_THE TASK_
Repeat word for word every line of the data below, from the first through the line containing "Tap cell: 2526 / 3160 / 4.30", and stop there.

**** EXCERPTED RECORDS

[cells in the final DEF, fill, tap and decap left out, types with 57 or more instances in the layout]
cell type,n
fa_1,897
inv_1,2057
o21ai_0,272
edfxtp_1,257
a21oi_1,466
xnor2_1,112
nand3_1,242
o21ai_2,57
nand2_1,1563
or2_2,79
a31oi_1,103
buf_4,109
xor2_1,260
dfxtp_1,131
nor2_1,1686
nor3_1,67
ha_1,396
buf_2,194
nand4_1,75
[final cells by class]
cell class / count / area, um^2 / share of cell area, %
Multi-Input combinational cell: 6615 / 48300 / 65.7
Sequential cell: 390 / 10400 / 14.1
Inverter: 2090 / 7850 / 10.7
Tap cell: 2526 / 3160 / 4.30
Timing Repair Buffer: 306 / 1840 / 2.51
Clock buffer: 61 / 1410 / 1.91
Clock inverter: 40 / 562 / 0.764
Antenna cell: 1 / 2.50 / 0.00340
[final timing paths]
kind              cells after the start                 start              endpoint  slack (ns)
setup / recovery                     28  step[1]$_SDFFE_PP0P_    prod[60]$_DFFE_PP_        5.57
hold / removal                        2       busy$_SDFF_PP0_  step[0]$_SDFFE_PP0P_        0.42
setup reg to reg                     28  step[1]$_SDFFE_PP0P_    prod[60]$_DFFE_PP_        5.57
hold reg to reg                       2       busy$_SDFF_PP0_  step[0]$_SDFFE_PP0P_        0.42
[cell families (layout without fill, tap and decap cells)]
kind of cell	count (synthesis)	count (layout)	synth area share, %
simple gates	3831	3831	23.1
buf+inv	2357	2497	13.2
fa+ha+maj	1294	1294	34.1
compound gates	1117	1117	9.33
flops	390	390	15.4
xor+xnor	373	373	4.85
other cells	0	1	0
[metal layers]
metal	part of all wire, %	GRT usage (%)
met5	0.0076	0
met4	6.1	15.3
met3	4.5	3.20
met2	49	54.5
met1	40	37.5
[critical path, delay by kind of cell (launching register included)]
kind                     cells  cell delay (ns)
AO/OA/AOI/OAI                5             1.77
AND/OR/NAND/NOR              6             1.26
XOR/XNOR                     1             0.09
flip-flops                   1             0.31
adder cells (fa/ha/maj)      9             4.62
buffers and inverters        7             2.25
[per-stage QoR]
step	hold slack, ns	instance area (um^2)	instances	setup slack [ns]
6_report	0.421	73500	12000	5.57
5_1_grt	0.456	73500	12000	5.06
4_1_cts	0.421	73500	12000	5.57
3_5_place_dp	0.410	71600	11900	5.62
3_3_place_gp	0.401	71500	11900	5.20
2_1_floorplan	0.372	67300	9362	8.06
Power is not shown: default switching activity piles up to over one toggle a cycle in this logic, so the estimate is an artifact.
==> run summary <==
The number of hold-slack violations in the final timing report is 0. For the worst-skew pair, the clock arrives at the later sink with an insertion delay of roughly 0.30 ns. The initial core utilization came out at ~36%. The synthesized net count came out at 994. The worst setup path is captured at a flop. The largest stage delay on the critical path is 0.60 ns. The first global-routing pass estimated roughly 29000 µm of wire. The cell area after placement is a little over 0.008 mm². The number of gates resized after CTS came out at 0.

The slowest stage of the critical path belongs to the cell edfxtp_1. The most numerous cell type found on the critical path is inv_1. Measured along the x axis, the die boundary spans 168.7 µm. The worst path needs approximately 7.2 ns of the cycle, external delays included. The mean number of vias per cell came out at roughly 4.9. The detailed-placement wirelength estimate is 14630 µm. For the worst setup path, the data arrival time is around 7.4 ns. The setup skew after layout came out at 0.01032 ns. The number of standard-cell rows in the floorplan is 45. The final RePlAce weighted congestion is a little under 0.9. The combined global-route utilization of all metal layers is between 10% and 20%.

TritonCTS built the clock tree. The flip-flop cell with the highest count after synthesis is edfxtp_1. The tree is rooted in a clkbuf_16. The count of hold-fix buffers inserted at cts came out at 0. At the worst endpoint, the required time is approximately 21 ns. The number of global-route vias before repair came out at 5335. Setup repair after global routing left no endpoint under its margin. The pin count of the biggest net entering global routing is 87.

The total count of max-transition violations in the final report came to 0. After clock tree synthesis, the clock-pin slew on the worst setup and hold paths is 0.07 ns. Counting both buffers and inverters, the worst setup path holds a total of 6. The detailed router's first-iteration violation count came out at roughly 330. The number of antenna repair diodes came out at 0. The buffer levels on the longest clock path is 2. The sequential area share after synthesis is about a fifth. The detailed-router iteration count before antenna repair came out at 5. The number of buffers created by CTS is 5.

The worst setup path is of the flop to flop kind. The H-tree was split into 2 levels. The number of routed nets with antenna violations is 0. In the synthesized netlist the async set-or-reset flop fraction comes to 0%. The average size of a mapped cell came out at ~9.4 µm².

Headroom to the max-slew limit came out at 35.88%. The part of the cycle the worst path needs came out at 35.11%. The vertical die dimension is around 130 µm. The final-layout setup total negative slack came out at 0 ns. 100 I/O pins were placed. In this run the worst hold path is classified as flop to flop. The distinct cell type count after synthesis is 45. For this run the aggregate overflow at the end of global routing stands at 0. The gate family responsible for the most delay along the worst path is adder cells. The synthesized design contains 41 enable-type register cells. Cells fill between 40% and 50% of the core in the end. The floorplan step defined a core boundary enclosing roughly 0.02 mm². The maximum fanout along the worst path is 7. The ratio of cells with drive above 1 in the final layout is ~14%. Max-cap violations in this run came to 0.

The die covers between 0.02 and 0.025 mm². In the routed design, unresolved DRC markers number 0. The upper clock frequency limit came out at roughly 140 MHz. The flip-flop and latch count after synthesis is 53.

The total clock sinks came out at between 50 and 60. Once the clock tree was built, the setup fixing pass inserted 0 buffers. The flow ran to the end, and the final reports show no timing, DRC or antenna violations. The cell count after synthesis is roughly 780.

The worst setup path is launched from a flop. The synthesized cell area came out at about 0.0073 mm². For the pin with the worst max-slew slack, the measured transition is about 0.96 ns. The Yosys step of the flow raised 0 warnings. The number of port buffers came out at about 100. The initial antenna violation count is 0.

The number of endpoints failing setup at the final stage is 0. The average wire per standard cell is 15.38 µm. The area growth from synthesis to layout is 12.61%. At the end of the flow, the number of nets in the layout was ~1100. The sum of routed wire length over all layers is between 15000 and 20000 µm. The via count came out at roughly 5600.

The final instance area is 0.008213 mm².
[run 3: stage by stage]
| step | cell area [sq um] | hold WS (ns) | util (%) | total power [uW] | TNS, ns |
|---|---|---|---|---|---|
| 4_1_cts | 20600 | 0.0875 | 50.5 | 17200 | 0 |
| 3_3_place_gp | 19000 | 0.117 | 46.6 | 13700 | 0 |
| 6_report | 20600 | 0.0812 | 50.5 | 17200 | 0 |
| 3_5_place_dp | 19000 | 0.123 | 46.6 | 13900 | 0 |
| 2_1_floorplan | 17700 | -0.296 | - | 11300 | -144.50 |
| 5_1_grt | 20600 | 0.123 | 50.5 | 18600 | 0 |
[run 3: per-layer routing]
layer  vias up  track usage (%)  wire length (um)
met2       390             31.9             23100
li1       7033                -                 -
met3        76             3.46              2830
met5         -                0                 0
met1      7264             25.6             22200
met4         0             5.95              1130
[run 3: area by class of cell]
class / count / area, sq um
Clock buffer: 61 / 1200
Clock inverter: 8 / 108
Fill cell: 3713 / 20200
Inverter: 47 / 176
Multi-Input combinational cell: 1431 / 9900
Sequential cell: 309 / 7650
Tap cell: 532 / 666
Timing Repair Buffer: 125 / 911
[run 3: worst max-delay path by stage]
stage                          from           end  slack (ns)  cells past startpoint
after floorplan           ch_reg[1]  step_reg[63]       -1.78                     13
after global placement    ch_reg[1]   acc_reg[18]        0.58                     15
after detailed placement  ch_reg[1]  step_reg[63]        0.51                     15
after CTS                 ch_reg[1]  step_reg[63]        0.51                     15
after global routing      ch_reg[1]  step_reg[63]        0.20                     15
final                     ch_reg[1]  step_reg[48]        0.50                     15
## src/rtl/assert_macros.svh

```systemverilog
// Assertion macros for the velocity integrator
`ifndef ASSERT_MACROS_SVH
`define ASSERT_MACROS_SVH
`ifndef SYNTHESIS
`define ASSERT_IMPL(label, clk, rst_n, prop, msg) \
    label: assert property (@(posedge clk) disable iff (!rst_n) prop) else $error(msg);
`define ASSERT_NEVER(label, clk, rst_n, cond, msg) \
    label: assert property (@(posedge clk) disable iff (!rst_n) !(cond)) else $error(msg);
`else
`define ASSERT_IMPL(label, clk, rst_n, prop, msg)
`define ASSERT_NEVER(label, clk, rst_n, cond, msg)
`endif
`endif

```

## src/rtl/tcvi_pkg.sv

```systemverilog
// ----------------------------------------------------------------------------
// tcvi_pkg
// Shared types and constants for the tilt-corrected velocity integrator.
// ----------------------------------------------------------------------------
package tcvi_pkg;
    localparam int CFG_FRAC_BITS = 24;
    localparam int ST_FRAC_BITS  = 32;
    localparam int CFG_W   = 24;
    localparam int STATE_W = 48;

    localparam logic [1:0] REG_AVG_RATE  = 2'd0;
    localparam logic [1:0] REG_LEAK_RATE = 2'd1;
    localparam logic [1:0] REG_STEP_TIME = 2'd2;

    localparam logic [23:0] AVG_RATE_RST  = 24'd1678;
    localparam logic [23:0] LEAK_RATE_RST = 24'd67109;
    localparam logic [23:0] STEP_TIME_RST = 24'd167772;

    typedef enum logic [2:0] {
        CMD_NONE, CMD_MATRIX, CMD_ROTATE, CMD_AVG, CMD_VEL, CMD_OUT
    } t_cmd;

    typedef struct packed {
        t_cmd       cmd;
        logic [3:0] idx;
    } t_ctrl;

    typedef struct packed {
        logic       op;
        logic [15:0] comp_w;
        logic [15:0] comp_x;
        logic [15:0] comp_y;
        logic [15:0] comp_z;
        logic [31:0] time_ms;
    } t_in;

    typedef struct packed {
        logic [31:0] vel_x;
        logic [31:0] vel_y;
        logic [31:0] vel_z;
        logic [15:0] acc_x;
        logic [15:0] acc_y;
        logic [15:0] acc_z;
        logic [31:0] stamp_ms;
    } t_out;
endpackage

```

## src/rtl/tcvi_ctrl.sv

```systemverilog
// ----------------------------------------------------------------------------
// tcvi_ctrl
// Sequencer for one transaction: matrix, rotate, average, velocity, output.
// ----------------------------------------------------------------------------
module tcvi_ctrl import tcvi_pkg::*; (
    input  logic  i_clk,
    input  logic  i_rst_n,
    input  logic  i_in_valid,
    output logic  o_in_ready,
    output logic  o_load,
    input  logic  i_pair,
    output t_ctrl o_ctrl,
    output logic  o_out_valid,
    input  logic  i_out_ready
);
    typedef enum logic [2:0] {S_IDLE, S_CHECK, S_RUN, S_DONE} t_state;
    t_state     r_state;
    logic [3:0] r_step;

    assign o_in_ready = (r_state == S_IDLE) || (r_state == S_DONE && i_out_ready);
    assign o_load = i_in_valid && o_in_ready;
    assign o_out_valid = (r_state == S_DONE);

    always_comb begin
        o_ctrl.cmd = CMD_NONE;
        o_ctrl.idx = '0;
        if (r_state == S_RUN) begin
            if (r_step == 4'd0) o_ctrl.cmd = CMD_MATRIX;
            else if (r_step < 4'd4) begin
                o_ctrl.cmd = CMD_ROTATE; o_ctrl.idx = r_step - 4'd1;
            end else if (r_step < 4'd7) begin
                o_ctrl.cmd = CMD_AVG; o_ctrl.idx = r_step - 4'd4;
            end else if (r_step < 4'd10) begin
                o_ctrl.cmd = CMD_VEL; o_ctrl.idx = r_step - 4'd7;
            end else begin
                o_ctrl.cmd = CMD_OUT; o_ctrl.idx = r_step - 4'd10;
            end
        end
    end

    always_ff @(posedge i_clk) begin
        if (!i_rst_n) begin
            r_state <= S_IDLE;
            r_step  <= '0;
        end else begin
            unique case (r_state)
                S_IDLE: if (o_load) r_state <= S_CHECK;
                S_CHECK: begin
                    r_step <= '0;
                    r_state <= i_pair ? S_RUN : S_IDLE;
                end
                S_RUN: begin
                    r_step <= r_step + 4'd1;
                    if (r_step == 4'd12) r_state <= S_DONE;
                end
                S_DONE: if (i_out_ready) r_state <= o_load ? S_CHECK : S_IDLE;
                default: r_state <= S_IDLE;
            endcase
        end
    end
endmodule
```
===== src/design/icsh_pkg.sv =====
// shared constants, types and command codes of the cell span histogram
package icsh_pkg;

  localparam int BIN_COUNT = 256;
  localparam int COUNT_WIDTH = 32;
  localparam int BIN_W = $clog2(BIN_COUNT);
  localparam int VAL_W = 8;
  localparam int CORNER_N = 8;
  localparam int CORNER_IDX_W = $clog2(CORNER_N);
  localparam int OUT_W = 32;
  // wide enough for any corner value and for the bin count itself
  localparam int CMP_W = ((BIN_W > VAL_W) ? BIN_W : VAL_W) + 1;
  localparam logic [CMP_W-1:0] BIN_LAST = CMP_W'(BIN_COUNT - 1);
  localparam logic [COUNT_WIDTH-1:0] COUNT_MAX = {COUNT_WIDTH{1'b1}};

  typedef enum logic [1:0] {
    CMD_CLEAR = 2'd0,
    CMD_ADD   = 2'd1,
    CMD_READ  = 2'd2,
    CMD_NONE  = 2'd3
  } cmd_t;

  typedef enum logic [2:0] {
    S_CLEAR,
    S_IDLE,
    S_MINMAX,
    S_WALK,
    S_READ,
    S_RDATA,
    S_OUT
  } state_t;

  typedef struct packed {
    logic             done;
    logic [VAL_W-1:0] lo;
    logic [VAL_W-1:0] hi;
  } mm_status_t;

endpackage


===== src/design/icsh_minmax.sv =====
// corner minimum and maximum, one corner per cycle through a shared compare pair
module icsh_minmax (
  input  logic                                          clk,
  input  logic                                          rst_n,
  input  logic                                          start,
  input  logic [icsh_pkg::CORNER_N-1:0][icsh_pkg::VAL_W-1:0] corners,
  output icsh_pkg::mm_status_t                          status
);

  logic                                                 busy_r, busy_nxt;
  logic                                                 done_r, done_nxt;
  logic [icsh_pkg::CORNER_IDX_W-1:0]                    cnt_r, cnt_nxt;
  logic [icsh_pkg::CORNER_N-1:0][icsh_pkg::VAL_W-1:0]   sr_r, sr_nxt;
  logic [icsh_pkg::VAL_W-1:0]                           lo_r, lo_nxt;
  logic [icsh_pkg::VAL_W-1:0]                           hi_r, hi_nxt;

  always_comb begin
    busy_nxt = busy_r;
    done_nxt = 1'b0;
    cnt_nxt  = cnt_r;
    sr_nxt   = sr_r;
    lo_nxt   = lo_r;
    hi_nxt   = hi_r;
    if (start) begin
      busy_nxt = 1'b1;
      cnt_nxt  = '0;
      sr_nxt   = corners;
      lo_nxt   = '1;
      hi_nxt   = '0;
    end else if (busy_r) begin
      if (sr_r[0] < lo_r) lo_nxt = sr_r[0];
      if (sr_r[0] > hi_r) hi_nxt = sr_r[0];
      // shift the next corner into the compare slot
      sr_nxt = {icsh_pkg::VAL_W'(0), sr_r[icsh_pkg::CORNER_N-1:1]};
      cnt_nxt = cnt_r + icsh_pkg::CORNER_IDX_W'(1);
      if (cnt_r == icsh_pkg::CORNER_IDX_W'(icsh_pkg::CORNER_N - 1)) begin
        busy_nxt = 1'b0;
        done_nxt = 1'b1;
      end
    end
  end

  always_ff @(posedge clk) begin
    if (!rst_n) begin
      busy_r <= 1'b0;
      done_r <= 1'b0;
      cnt_r  <= '0;
    end else begin
      busy_r <= busy_nxt;
      done_r <= done_nxt;
      cnt_r  <= cnt_nxt;
    end
  end

  always_ff @(posedge clk) begin
    sr_r <= sr_nxt;
    lo_r <= lo_nxt;
    hi_r <= hi_nxt;
  end

  assign status.done = done_r;
  assign status.lo   = lo_r;
  assign status.hi   = hi_r;

endmodule
[src/rtl/pobf_pkg.sv]
// ----------------------------------------------------------------------------
// pobf_pkg: shared types and constants of the oriented box filter
// Register indexes, fixed field widths of the box set-up and its reset values.
// ----------------------------------------------------------------------------
package pobf_pkg;

   localparam int COORD_BITS_DEFAULT = 16;
   localparam int INDEX_BITS_DEFAULT = 24;

   localparam int EXT_BITS       = 16;
   localparam int ROT_BITS       = 16;
   localparam int ROT_FRAC       = 14;
   localparam int AXES           = 3;
   localparam int CSR_DATA_BITS  = 48;
   localparam int CSR_INDEX_BITS = 3;

   typedef enum logic [CSR_INDEX_BITS-1:0] {
      CSR_CENTER_X      = 3'd0,
      CSR_CENTER_Y      = 3'd1,
      CSR_CENTER_Z      = 3'd2,
      CSR_EXTENT_PACKED = 3'd3,
      CSR_ROT_COL_X     = 3'd4,
      CSR_ROT_COL_Y     = 3'd5,
      CSR_ROT_COL_Z     = 3'd6
   } csr_index_type;

   // Identity rotation: Q1.14 one on the diagonal
   localparam logic [CSR_DATA_BITS-1:0] ROT_COL_X_RESET = 48'h0000_0000_4000;
   localparam logic [CSR_DATA_BITS-1:0] ROT_COL_Y_RESET = 48'h0000_4000_0000;
   localparam logic [CSR_DATA_BITS-1:0] ROT_COL_Z_RESET = 48'h4000_0000_0000;

   // rot[k][i]: column k, row i; extent[k]: full extent along axis k
   typedef struct packed {
      logic [AXES-1:0][EXT_BITS-1:0]                extent;
      logic [AXES-1:0][AXES-1:0][ROT_BITS-1:0]      rot;
   } box_cfg_type;

endpackage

********

_EXERCISE ANSWER_
[cells in the final DEF, fill, tap and decap left out, types with 57 or more instances in the layout]
cell type,n
fa_1,897
inv_1,2057
o21ai_0,272
edfxtp_1,257
a21oi_1,466
xnor2_1,112
nand3_1,242
o21ai_2,57
nand2_1,1563
or2_2,79
a31oi_1,103
buf_4,109
xor2_1,260
dfxtp_1,131
nor2_1,1686
nor3_1,67
ha_1,396
buf_2,194
nand4_1,75
[final cells by class]
cell class / count / area, um^2 / share of cell area, %
Multi-Input combinational cell: 6615 / 48300 / 65.7
Sequential cell: 390 / 10400 / 14.1
Inverter: 2090 / 7850 / 10.7
Tap cell: 2526 / 3160 / 4.30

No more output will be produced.